Stored items:
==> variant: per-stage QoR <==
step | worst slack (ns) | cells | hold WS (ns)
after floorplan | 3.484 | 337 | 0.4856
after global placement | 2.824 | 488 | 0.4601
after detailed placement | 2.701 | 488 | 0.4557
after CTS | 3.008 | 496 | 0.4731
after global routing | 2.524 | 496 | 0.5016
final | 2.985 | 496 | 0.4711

==

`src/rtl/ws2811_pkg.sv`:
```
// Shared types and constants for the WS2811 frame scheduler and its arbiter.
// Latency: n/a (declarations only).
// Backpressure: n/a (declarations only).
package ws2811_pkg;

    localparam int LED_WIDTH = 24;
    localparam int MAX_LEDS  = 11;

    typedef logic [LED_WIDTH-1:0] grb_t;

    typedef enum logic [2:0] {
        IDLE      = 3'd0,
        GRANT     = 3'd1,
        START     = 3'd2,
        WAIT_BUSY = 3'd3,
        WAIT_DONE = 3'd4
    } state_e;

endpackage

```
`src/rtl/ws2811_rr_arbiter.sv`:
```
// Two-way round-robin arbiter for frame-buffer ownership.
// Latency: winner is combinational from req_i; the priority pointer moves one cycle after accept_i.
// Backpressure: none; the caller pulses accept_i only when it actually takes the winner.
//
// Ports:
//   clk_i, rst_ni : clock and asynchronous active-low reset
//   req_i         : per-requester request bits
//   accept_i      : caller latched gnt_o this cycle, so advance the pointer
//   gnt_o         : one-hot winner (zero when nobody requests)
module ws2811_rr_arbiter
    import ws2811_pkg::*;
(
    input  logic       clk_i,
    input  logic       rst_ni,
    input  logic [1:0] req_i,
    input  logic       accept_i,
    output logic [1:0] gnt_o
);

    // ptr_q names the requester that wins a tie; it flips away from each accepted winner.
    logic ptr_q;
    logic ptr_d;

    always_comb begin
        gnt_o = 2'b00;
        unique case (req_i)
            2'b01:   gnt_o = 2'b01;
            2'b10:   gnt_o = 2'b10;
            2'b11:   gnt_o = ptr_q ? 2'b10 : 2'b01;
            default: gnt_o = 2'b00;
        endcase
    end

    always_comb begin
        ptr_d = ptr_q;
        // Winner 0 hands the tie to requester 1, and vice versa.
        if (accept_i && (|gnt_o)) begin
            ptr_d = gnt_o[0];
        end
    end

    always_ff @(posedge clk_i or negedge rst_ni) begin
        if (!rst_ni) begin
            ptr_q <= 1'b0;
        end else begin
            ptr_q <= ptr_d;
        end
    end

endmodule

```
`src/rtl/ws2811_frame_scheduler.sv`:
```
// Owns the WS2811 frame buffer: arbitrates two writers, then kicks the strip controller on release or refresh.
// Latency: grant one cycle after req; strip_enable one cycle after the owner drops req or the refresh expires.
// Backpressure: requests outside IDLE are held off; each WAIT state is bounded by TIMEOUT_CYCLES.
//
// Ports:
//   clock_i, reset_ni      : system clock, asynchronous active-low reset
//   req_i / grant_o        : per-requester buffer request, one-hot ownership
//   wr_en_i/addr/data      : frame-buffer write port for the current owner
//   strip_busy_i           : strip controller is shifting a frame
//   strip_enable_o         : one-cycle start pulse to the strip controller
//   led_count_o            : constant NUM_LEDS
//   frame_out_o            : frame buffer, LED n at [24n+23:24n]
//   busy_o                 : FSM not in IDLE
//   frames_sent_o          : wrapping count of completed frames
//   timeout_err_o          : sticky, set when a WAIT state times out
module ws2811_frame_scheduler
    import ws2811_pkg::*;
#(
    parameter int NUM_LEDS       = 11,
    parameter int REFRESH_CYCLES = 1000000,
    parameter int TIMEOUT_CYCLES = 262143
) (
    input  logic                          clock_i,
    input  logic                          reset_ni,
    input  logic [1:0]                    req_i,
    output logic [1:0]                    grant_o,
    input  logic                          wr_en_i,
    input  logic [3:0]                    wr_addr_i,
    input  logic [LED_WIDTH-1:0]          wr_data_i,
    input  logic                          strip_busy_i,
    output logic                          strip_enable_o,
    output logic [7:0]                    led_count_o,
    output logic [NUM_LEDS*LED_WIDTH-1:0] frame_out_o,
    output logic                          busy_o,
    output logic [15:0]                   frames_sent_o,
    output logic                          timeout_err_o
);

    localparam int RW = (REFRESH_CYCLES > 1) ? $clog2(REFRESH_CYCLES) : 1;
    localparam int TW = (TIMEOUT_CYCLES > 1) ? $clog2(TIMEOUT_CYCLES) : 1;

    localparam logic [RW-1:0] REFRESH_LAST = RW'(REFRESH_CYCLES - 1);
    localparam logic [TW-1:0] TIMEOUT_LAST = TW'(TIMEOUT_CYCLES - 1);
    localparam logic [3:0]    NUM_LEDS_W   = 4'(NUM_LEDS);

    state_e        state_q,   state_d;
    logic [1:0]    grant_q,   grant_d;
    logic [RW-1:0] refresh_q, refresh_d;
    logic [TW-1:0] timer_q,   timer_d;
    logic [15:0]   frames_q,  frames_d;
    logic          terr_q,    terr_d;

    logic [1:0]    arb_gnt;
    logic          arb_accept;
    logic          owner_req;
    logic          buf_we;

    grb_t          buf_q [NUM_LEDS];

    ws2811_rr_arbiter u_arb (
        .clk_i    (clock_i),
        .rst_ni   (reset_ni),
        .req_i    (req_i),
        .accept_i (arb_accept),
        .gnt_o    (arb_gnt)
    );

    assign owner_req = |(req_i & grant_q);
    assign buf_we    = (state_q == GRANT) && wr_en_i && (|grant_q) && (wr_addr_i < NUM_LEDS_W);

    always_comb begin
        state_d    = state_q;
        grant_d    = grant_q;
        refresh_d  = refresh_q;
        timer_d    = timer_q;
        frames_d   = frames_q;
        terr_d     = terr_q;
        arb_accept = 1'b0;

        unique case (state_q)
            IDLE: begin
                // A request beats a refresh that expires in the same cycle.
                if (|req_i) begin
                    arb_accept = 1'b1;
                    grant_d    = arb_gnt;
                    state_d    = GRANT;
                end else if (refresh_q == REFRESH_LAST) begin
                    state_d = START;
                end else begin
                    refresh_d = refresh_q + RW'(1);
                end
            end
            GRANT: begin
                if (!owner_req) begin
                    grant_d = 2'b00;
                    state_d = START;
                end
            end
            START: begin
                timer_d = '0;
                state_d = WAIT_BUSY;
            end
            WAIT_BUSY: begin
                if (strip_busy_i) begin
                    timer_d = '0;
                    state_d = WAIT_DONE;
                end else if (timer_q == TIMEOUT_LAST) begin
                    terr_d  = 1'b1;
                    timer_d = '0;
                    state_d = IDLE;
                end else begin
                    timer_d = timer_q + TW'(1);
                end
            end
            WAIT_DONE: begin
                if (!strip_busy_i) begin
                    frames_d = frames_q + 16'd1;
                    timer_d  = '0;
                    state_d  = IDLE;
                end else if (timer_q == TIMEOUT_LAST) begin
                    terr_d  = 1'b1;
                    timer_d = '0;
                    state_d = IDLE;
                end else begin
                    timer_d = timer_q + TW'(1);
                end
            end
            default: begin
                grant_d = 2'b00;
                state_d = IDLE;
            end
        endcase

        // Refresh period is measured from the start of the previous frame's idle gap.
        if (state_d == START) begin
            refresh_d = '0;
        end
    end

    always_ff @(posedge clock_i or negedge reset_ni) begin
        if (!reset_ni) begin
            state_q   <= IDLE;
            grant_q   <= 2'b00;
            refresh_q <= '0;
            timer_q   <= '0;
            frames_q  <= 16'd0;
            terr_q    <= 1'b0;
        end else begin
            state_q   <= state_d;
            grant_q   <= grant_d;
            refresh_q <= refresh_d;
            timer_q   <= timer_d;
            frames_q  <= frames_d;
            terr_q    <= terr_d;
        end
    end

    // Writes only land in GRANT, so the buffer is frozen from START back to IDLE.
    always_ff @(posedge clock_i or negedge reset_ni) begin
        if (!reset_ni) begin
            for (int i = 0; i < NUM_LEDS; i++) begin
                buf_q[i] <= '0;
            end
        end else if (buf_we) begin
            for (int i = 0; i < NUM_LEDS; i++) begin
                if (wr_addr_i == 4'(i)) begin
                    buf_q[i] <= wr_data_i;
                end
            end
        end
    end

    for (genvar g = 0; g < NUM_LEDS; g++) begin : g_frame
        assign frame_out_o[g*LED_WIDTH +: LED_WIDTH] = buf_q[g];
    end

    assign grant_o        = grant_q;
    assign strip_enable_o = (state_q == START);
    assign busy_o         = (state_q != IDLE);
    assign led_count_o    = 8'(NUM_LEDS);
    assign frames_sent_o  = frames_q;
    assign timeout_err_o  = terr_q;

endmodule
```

* * *

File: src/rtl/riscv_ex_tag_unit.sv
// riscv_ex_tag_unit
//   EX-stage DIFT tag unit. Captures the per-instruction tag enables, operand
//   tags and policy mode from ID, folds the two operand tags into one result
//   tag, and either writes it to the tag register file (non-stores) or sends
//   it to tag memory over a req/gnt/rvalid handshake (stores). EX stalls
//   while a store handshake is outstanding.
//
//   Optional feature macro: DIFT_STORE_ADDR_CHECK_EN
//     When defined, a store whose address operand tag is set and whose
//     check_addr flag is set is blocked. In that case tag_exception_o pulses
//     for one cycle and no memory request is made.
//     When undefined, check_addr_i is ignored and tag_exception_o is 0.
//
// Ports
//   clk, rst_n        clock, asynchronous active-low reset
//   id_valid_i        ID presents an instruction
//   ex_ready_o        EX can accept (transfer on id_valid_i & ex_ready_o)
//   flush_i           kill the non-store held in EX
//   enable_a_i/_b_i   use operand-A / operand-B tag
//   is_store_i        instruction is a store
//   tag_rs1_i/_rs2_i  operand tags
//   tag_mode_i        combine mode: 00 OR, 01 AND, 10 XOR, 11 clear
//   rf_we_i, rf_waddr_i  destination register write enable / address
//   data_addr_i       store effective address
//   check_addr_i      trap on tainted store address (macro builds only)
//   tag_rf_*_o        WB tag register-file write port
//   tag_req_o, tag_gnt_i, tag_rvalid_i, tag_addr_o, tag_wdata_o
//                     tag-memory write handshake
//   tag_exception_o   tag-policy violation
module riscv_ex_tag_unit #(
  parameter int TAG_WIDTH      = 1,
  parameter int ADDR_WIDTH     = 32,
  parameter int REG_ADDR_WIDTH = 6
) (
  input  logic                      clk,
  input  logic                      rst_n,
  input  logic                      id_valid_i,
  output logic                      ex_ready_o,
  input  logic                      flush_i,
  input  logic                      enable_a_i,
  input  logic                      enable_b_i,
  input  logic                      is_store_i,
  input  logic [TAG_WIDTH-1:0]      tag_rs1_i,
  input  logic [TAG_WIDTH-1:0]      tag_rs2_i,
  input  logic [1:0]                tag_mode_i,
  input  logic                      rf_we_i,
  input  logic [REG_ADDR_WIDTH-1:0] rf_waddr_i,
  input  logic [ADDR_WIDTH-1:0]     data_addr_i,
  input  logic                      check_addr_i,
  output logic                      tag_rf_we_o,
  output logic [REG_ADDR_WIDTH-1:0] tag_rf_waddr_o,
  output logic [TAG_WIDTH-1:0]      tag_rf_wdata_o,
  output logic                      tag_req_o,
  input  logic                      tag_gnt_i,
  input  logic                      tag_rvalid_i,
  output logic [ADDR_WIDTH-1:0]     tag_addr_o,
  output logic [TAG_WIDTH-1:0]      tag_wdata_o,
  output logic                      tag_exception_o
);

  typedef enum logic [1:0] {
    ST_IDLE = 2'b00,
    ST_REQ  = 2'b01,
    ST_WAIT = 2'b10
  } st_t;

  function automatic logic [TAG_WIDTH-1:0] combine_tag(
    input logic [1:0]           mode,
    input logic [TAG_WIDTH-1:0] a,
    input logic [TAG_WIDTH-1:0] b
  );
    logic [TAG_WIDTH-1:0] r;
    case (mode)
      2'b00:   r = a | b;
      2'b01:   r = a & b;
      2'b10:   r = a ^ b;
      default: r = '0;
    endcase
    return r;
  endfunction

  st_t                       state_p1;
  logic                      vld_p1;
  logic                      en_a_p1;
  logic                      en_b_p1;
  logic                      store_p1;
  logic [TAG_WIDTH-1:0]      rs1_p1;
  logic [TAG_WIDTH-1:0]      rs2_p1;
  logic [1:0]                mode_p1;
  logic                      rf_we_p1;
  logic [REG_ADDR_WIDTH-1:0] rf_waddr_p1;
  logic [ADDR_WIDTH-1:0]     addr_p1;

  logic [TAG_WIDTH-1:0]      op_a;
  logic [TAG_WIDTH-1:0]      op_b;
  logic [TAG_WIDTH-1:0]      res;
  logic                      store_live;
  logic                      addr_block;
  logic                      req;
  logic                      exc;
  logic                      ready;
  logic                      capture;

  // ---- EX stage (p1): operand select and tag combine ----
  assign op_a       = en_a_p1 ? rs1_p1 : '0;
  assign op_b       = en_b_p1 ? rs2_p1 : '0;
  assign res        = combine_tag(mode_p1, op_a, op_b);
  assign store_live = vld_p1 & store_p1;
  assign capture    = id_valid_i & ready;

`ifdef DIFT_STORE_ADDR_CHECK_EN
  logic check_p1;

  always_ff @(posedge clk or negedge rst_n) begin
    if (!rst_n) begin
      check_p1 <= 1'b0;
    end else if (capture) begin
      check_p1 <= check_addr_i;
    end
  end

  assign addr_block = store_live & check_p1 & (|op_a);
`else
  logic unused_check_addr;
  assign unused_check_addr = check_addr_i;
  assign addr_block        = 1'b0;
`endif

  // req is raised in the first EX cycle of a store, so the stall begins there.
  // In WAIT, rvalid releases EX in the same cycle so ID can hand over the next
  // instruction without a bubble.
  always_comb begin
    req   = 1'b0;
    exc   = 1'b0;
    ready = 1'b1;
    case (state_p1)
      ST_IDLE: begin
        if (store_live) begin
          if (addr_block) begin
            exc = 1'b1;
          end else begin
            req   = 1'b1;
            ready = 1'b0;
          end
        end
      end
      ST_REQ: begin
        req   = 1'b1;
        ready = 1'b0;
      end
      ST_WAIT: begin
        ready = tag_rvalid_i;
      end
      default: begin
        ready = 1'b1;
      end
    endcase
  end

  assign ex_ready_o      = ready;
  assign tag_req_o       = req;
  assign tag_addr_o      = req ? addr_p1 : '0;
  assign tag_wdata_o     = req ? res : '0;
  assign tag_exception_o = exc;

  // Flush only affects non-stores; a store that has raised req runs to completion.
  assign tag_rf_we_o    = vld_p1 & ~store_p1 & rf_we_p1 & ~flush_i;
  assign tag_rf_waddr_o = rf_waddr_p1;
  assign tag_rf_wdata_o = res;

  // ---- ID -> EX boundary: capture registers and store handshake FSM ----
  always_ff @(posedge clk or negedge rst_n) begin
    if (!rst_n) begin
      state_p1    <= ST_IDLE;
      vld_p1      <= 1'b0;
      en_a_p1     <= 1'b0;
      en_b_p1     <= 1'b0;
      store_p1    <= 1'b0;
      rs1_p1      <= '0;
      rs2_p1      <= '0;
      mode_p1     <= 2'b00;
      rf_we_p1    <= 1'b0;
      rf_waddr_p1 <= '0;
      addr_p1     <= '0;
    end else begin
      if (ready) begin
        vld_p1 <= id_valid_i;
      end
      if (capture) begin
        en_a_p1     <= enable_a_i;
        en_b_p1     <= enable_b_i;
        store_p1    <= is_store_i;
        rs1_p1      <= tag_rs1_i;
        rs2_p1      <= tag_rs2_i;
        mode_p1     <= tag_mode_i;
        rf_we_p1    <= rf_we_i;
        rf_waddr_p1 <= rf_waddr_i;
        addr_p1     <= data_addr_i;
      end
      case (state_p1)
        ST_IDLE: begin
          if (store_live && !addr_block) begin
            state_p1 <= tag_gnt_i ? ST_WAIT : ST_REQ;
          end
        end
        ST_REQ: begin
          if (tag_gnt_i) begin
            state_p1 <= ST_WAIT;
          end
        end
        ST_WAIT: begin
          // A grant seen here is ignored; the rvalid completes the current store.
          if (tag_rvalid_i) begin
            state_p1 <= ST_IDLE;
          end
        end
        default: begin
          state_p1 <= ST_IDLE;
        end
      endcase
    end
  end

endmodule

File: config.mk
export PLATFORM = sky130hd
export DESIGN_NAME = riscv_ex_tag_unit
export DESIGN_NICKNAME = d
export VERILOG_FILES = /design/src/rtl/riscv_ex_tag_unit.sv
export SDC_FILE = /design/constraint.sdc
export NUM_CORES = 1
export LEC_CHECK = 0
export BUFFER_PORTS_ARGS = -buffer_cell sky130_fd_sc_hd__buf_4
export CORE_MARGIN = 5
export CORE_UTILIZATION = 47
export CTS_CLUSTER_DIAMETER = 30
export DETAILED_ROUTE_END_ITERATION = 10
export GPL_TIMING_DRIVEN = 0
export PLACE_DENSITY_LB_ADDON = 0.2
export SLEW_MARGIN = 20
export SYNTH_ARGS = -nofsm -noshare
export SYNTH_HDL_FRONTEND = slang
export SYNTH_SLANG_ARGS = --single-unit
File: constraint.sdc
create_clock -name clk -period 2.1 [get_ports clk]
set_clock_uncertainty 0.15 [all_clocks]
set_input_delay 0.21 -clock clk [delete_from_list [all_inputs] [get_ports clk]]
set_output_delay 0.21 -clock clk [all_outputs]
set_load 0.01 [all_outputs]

◆ WHAT NEEDS TO BE DONE ◆
The answer should consist of every line above in which "placement" appears.

◆ EXERCISE SOLUTION ◆
after global placement | 2.824 | 488 | 0.4601
after detailed placement | 2.701 | 488 | 0.4557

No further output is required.